CASE NUMBER: 88/CAC/MAR09

DATE: 7 DECEMBER 2009

In the matter between

WOODLANDS DAIRY (PTY) LIMITED First Appellant

MILKWOOD DAIRY (PTY) LIMITED Second Appellant

And

THE COMPETITION COMMISSION Respondent


J U D G M E N T


DAVIS, JP:


This is an application for clarification of an order given by this Court on 26 August 2009, together with an application for leave to appeal against part of an order of this Court and further a cross appeal by Respondents against another part of the same order.


I propose to deal with these three questions separately and turn first to deal with the question of the clarification of the order.


The background to this issue is briefly the following: Upon judgment having been given, an order was granted in the following terms:

1,3 The Respondent is directed to return forthwith to Woodlands all documents and any copies thereof in their possession and control or of their legal representatives procured from Woodlands in these proceedings, together with transcripts of the interrogation of Kleynhans and Gush.”



That order was granted in the exact terms prayed for in the notice of motion. It appears that, subsequent to the order being granted, a flurry of correspondence was generated between the appellants and respondents with regard to the meaning and scope of the order. The question which vexed appellants’ minds was that the Court, having accepted and found that a summons issued against first appellant was invalid, was whether the order provided that respondent could directly or indirectly use evidence yielded from the unlawful summons against first defendant. Appellants therefore wrote to respondent to procure its agreement for a clarification of the order which they considered did not, with sufficient clarity, set out that which had been so ordered.


It is trite law that, once a Court has pronounced finally on the matter, it is functus and has no authority to correct, alter or supplement its judgment or order.
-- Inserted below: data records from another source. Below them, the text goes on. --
## src/rtl/idmc_cfg.svh

```systemverilog
// constants for the interrupt detect and mask block
`ifndef IDMC_CFG_SVH
`define IDMC_CFG_SVH
`define IDMC_CFG_RESET 32'h0000_0000
`define IDMC_MASK_RESET 12'h000
`define IDMC_PEND_RESET 12'h000
`define IDMC_NPINS 8
`define IDMC_NSRC 12
`define IDMC_MODE_LSB 0
`define IDMC_DET_LSB 2
`define IDMC_GIE_BIT 10
`define IDMC_MOP_LSB 11
`define IDMC_VCE_BIT 13
`define IDMC_SAMP_BIT 14
`define IDMC_DMAS_BIT 15
`define IDMC_SAMP_DEBOUNCE 1'h0
`define IDMC_DET_EDGE 1'h1
`define IDMC_MIXED_LOW 3'h2
`define IDMC_CACHE_NIB 4'h2
`define IDMC_VEC_MIN 8'h08
`define IDMC_NMI_IDX 8
`define IDMC_PIN_IDLE 9'h1ff
`define IDMC_ALL_DED 8'hff
`define IDMC_MIXED_DED 8'he0
`define IDMC_NO_DED 8'h00
`endif

```

## src/rtl/idmc_pkg.sv

```systemverilog
// types for the interrupt detect and mask block
package idmc_pkg;
	typedef enum logic [1:0] {
		IDMC_DEDICATED = 2'b00,
		IDMC_EXPANDED = 2'b01,
		IDMC_MIXED = 2'b10,
		IDMC_MODE_RSVD = 2'b11
	} idmc_mode_t;
	typedef enum logic [1:0] {
		IDMC_MOP_KEEP = 2'b00,
		IDMC_MOP_DED = 2'b01,
		IDMC_MOP_EXP = 2'b10,
		IDMC_MOP_BOTH = 2'b11
	} idmc_mop_t;
endpackage : idmc_pkg

```

## src/rtl/idmc_ctrl.sv

```systemverilog
// interrupt pin detection, pending and mask handling
//
// Summary of operation
// [RL1] save mask to slot on hardware service
// [RL2] then optionally clear mask; nmi unaffected
// [RL3] two-bit field picks mask clear action
// [RL4] simultaneous dedicated and expanded counts expanded
// [RL5] priority-31 may preempt priority-31 handler
// [RL6] software selects save-and-clear for expanded priority-31
// [RL7] return never restores mask from slot
// [RL8] two-bit field selects pin mode
// [RL9] per-pin level or edge; fixed for others
// [RL10] edge pin: falling transition sets pending
// [RL11] level pin sets pending; pending is sticky
// [RL12] service clears pending; active level re-sets
// [RL13] handler clears level source before return
// [RL14] global bit picks debounce; expanded always debounced
// [RL15] debounce needs stable low several clocks
// [RL16] synchronise inputs, sample every second clock
// [RL17] global enable gates pins and dma
// [RL18] vector cache bit; only low nibble 0010
// [RL19] bit holds dma during interrupt invocation
// [RL20] software writes zero to upper sixteen bits
// [RL21] control register loaded at init or reload
// [RL22] bits 0-7 pins, 8-11 dma
// [RL23] mask resets zero; pending kept on warm
// [RL24] mixed: pins 0-4 expanded, low bits 010
// [RL25] mask bit zero disables its source
// [RL26] mode and mask-op encodings fixed
// [RL27] debounce is three consecutive low samples
`timescale 1ns/1ps
`include "idmc_cfg.svh"

module idmc_ctrl (
	input wire logic clk, // 25 MHz processor clock
	input wire logic reset_n, // synchronous reset
	input wire logic cold_start, // with reset: also clear pending
	input wire logic [7:0] ext_req_n, // external request pins
	input wire logic nmi_req_n, // non-maskable request pin
	input wire logic [3:0] dma_req, // dma channel request pulses
	input wire logic cfg_load, // load control register
	input wire logic [31:0] cfg_data, // control register value
	input wire logic mask_wr, // software mask write
	input wire logic [11:0] mask_wdata, // mask write data
	input wire logic pend_wr, // software pending write
	input wire logic [11:0] pend_wdata, // pending write data
	input wire logic srv, // hardware interrupt service pulse
	input wire logic srv_ded, // service includes dedicated source
	input wire logic srv_exp, // service includes expanded source
	input wire logic [3:0] srv_idx, // dedicated source being served
	input wire logic invoking, // interrupt procedure being called
	output logic [31:0] interrupt_control_config, // control register
	output logic [11:0] interrupt_mask, // mask register
	output logic [11:0] interrupt_pending, // pending register
	output logic [11:0] saved_mask_slot, // mask saved on service
	output logic hw_request, // unmasked dedicated request
	output logic [7:0] exp_vector, // expanded vector number
	output logic exp_valid, // expanded request, unmasked
	output logic nmi_event, // non-maskable event pulse
	output logic vector_cache_select, // vectors from internal memory
	output logic vec_cacheable, // expanded vector may be cached
	output logic dma_hold // suspend dma now
);
	idmc_pkg::idmc_mode_t mode;
	idmc_pkg::idmc_mop_t mop;
	logic [8:0] sync1;
	logic [8:0] sync2;
	logic [8:0] hist0;
	logic [8:0] hist1;
	logic [8:0] hist2;
	logic [8:0] prev_det;
	logic [8:0] det;
	logic [8:0] deb_sel;
	logic [8:0] fall;
	logic [7:0] ded;
	logic [11:0] set_vec;
	logic [11:0] clr_vec;
	logic [11:0] next_pending;
	logic sample_en;
	logic gie;
	logic clr_now;

	// pins owned by dedicated logic for a mode
	function automatic logic [7:0] ded_pins(input idmc_pkg::idmc_mode_t m);
		logic [7:0] r;
		r = `IDMC_NO_DED;
		unique case (m)
			idmc_pkg::IDMC_DEDICATED: r = `IDMC_ALL_DED;
			idmc_pkg::IDMC_MIXED: r = `IDMC_MIXED_DED; // RL24
			idmc_pkg::IDMC_EXPANDED: r = `IDMC_NO_DED;
			default: r = `IDMC_NO_DED;
		endcase
		return r;
	endfunction : ded_pins

	assign mode = idmc_pkg::idmc_mode_t'(interrupt_control_config[`IDMC_MODE_LSB +: 2]); // RL8 RL26
	assign mop = idmc_pkg::idmc_mop_t'(interrupt_control_config[`IDMC_MOP_LSB +: 2]); // RL26
	assign gie = interrupt_control_config[`IDMC_GIE_BIT];
	assign ded = ded_pins(mode);
	assign vector_cache_select = interrupt_control_config[`IDMC_VCE_BIT];
	assign dma_hold = interrupt_control_config[`IDMC_DMAS_BIT] & invoking; // RL19

	// control register: loaded from the table at init and on reload
	always_ff @(posedge clk) begin
		if (!reset_n) begin
			interrupt_control_config <= `IDMC_CFG_RESET;
		end else if (cfg_load) begin
			interrupt_control_config <= cfg_data; // RL21
		end
	end

	// two-stage synchroniser; first stage feeds nothing else
	always_ff @(posedge clk) begin
		if (!reset_n) begin
			sync1 <= `IDMC_PIN_IDLE;
			sync2 <= `IDMC_PIN_IDLE;
		end else begin
			sync1 <= {nmi_req_n, ext_req_n}; // RL16
			sync2 <= sync1;
		end
	end

	// one sample every second clock edge
	always_ff @(posedge clk) begin
		if (!reset_n) begin
			sample_en <= 1'b0;
		end else begin
			sample_en <= ~sample_en; // RL16
		end
	end

	// low-level history; bit set means low was sampled
	always_ff @(posedge clk) begin
		if (!reset_n) begin
			hist0 <= 9'h000;
			hist1 <= 9'h000;
			hist2 <= 9'h000;
			prev_det <= 9'h000;
		end else if (sample_en) begin
			hist0 <= ~sync2;
			hist1 <= hist0;
			hist2 <= hist1; // RL27
			prev_det <= det;
		end
	end

	// expanded pins ignore the global choice and always debounce
	always_comb begin
		deb_sel[7:0] = ~ded; // RL14
		deb_sel[`IDMC_NMI_IDX] = 1'b0;
		if (interrupt_control_config[`IDMC_SAMP_BIT] == `IDMC_SAMP_DEBOUNCE) begin
			deb_sel = 9'h1ff; // RL14
		end
		det = (deb_sel & hist0 & hist1 & hist2) | (~deb_sel & hist0); // RL15 RL27
		fall = det & ~prev_det & {9{sample_en}};
	end

	// nmi is always edge detected and never masked
	always_ff @(posedge clk) begin
		if (!reset_n) begin
			nmi_event <= 1'b0;
		end else begin
			nmi_event <= fall[`IDMC_NMI_IDX]; // RL9
		end
	end

	// pending sets: edge or level per dedicated pin, dma pulses
	always_comb begin
		set_vec = {dma_req, 8'h00}; // RL22
		for (int i = 0; i < `IDMC_NPINS; i++) begin
			if (interrupt_control_config[`IDMC_DET_LSB + i] == `IDMC_DET_EDGE) begin
				set_vec[i] = ded[i] & fall[i]; // RL10
			end else begin
				set_vec[i] = ded[i] & det[i]; // RL9 RL11
			end
		end
		clr_vec = 12'h000;
		clr_now = srv & srv_ded & (srv_idx < 4'(`IDMC_NSRC));
		if (clr_now) begin
			clr_vec[srv_idx] = 1'b1; // RL12
		end
		next_pending = interrupt_pending;
		if (pend_wr) begin
			next_pending = pend_wdata;
		end
		next_pending = (next_pending & ~clr_vec) | set_vec; // RL11 RL12
	end

	// pending is not touched by a warm reset
	always_ff @(posedge clk) begin
		if (!reset_n && cold_start) begin
			interrupt_pending <= `IDMC_PEND_RESET;
		end else if (reset_n) begin
			interrupt_pending <= next_pending; // RL23
		end
	end

	// mask: saved then cleared by the mask-op field on service
	always_ff @(posedge clk) begin
		if (!reset_n) begin
			interrupt_mask <= `IDMC_MASK_RESET; // RL23
			saved_mask_slot <= `IDMC_MASK_RESET;
		end else if (srv) begin
			saved_mask_slot <= interrupt_mask; // RL1
			unique case (mop)
				idmc_pkg::IDMC_MOP_KEEP: interrupt_mask <= interrupt_mask; // RL3
				idmc_pkg::IDMC_MOP_DED: begin
					if (srv_ded && !srv_exp) begin
						interrupt_mask <= `IDMC_MASK_RESET; // RL2 RL4
					end
				end
				idmc_pkg::IDMC_MOP_EXP: begin
					if (srv_exp) begin
						interrupt_mask <= `IDMC_MASK_RESET; // RL2 RL4
					end
				end
				idmc_pkg::IDMC_MOP_BOTH: interrupt_mask <= `IDMC_MASK_RESET; // RL2
			endcase
		end else if (mask_wr) begin
			// only software restores the mask after return
			interrupt_mask <= mask_wdata; // RL7
		end
	end

	// expanded vector from debounced pins
	always_comb begin
		exp_vector = 8'h00;
		if (mode == idmc_pkg::IDMC_EXPANDED) begin
			exp_vector = det[7:0];
		end else if (mode == idmc_pkg::IDMC_MIXED) begin
			exp_vector = {det[4:0], `IDMC_MIXED_LOW}; // RL24
		end
	end

	// no in-service lockout here, so a level-31 request can preempt
	assign exp_valid = gie & interrupt_mask[0] & (exp_vector >= `IDMC_VEC_MIN); // RL5 RL17 RL25
	assign hw_request = gie & |(interrupt_pending & interrupt_mask); // RL17 RL25
	assign vec_cacheable = vector_cache_select & (exp_vector[3:0] == `IDMC_CACHE_NIB); // RL18
endmodule : idmc_ctrl

```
Firestone SA (Pty) Limited v Gentiruco AG 1977(4) SA 298(A) at 306 F. But there are exceptions to this particular rule, as set out in the judgment in Mostert NO v Old Mutual Life Assurance Co (SA) Ltd 2002(1) SA 82 (SCA) at para 5. Thus, a Court may clarify its judgment or order if the latters’ meaning is uncertain, and clarification is sought to give effect to its true intention.


Appellants have sought clarification in three particular ways:


  1. Paragraph 1.3 of the order (the part of the order that I have already referred to) necessarily applies to “all annexures obtained by the Competition Commission … from Woodlands, pursuant to the invalid summons and interrogation and attached to affidavits currently in the papers filed by the Commission before the Competition Tribunal in the main proceedings”.
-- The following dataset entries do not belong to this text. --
[src/core/spmdi_pkg.sv]
// Operation
// - eight ID words at 1C40h..1C47h, always readable
// - words zero and two: sixteen die bits
// - word one: zero top two, fourteen bits
// - word three: revision nibble over twelve bits
// - word four: six die bits, rest zero
// - words five and six read all zero
// - word seven: checksum in bits 14..1
// - each port's six pads follow its mode
// - port0 mode 00 routes card lines
// - port0 mode 01 audio, pads 4-5 gpio
// - port0 mode 10 gpio 0..5
// - port1 modes 01 audio, 10 gpio 6..11
// - each pad has own pulldown inhibit bit
// - mode register updates the cycle after write, pad routing one cycle later
package spmdi_pkg;
	// register word addresses
	localparam logic [15:0] DIE_WORD0_ADDR = 16'h1c40;
	localparam logic [15:0] DIE_WORD1_ADDR = 16'h1c41;
	localparam logic [15:0] DIE_WORD2_ADDR = 16'h1c42;
	localparam logic [15:0] DIE_WORD3_ADDR = 16'h1c43;
	localparam logic [15:0] DIE_WORD4_ADDR = 16'h1c44;
	localparam logic [15:0] DIE_WORD5_ADDR = 16'h1c45;
	localparam logic [15:0] DIE_WORD6_ADDR = 16'h1c46;
	localparam logic [15:0] DIE_WORD7_ADDR = 16'h1c47;
	localparam logic [15:0] ROUTE_REG_ADDR = 16'h1c00;
	localparam logic [15:0] PD_INHIBIT_ADDR = 16'h1c17;
	// field positions
	localparam int SP0_MODE_LSB = 8;
	localparam int SP1_MODE_LSB = 10;
	localparam int REV_LSB = 12;
	localparam int CHECKSUM_LSB = 1;
	// sizes
	localparam int PADS_PER_PORT = 6;
	localparam int AUDIO_LINES = 4;
	localparam int PAD_COUNT = 12;
	// routing mode encodings
	typedef enum logic [1:0] {
		SPMDI_ROUTE_CARD = 2'h0,
		SPMDI_ROUTE_AUDIO = 2'h1,
		SPMDI_ROUTE_GPIO = 2'h2,
		SPMDI_ROUTE_NONE = 2'h3
	} spmdi_mode_t;
	// values after reset
	localparam spmdi_mode_t ROUTE_MODE_RST = SPMDI_ROUTE_CARD;
	localparam logic [11:0] PD_INHIBIT_RST = 12'h000;
	localparam logic [15:0] RDATA_RST = 16'h0000;
endpackage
  2. Paragraph 1.3 of the order necessarily requires the deletion from such affidavits of all references to and reliance upon such annexures.

  3. Paragraph 1.3 of the order precludes the Commission from relying upon such documentation discovered in any discovery affidavit. (my emphasis)


In argument before this Court, it appeared that Mr Bhana, who appeared together with Mr Dalrymple on behalf of respondent, had far less objection to paragraph 1 of the proposed clarification than to the remaining two sections thereof.

Paragraph 1, which I have set out, does no more, in my view; than bring clarity to that which was prayed for in the notice of motion. One may ask why the notice of motion was drafted in so vague and imprecise manner to give rise to these difficulties. However, if paragraph 1 of the proposed amendment does no more than bring certainty and clarity to the order so granted and is reflective of the true intention of the court, there can be no difficulty in the light of the jurisprudence which I have set out, albeit briefly, for this amendment to be granted.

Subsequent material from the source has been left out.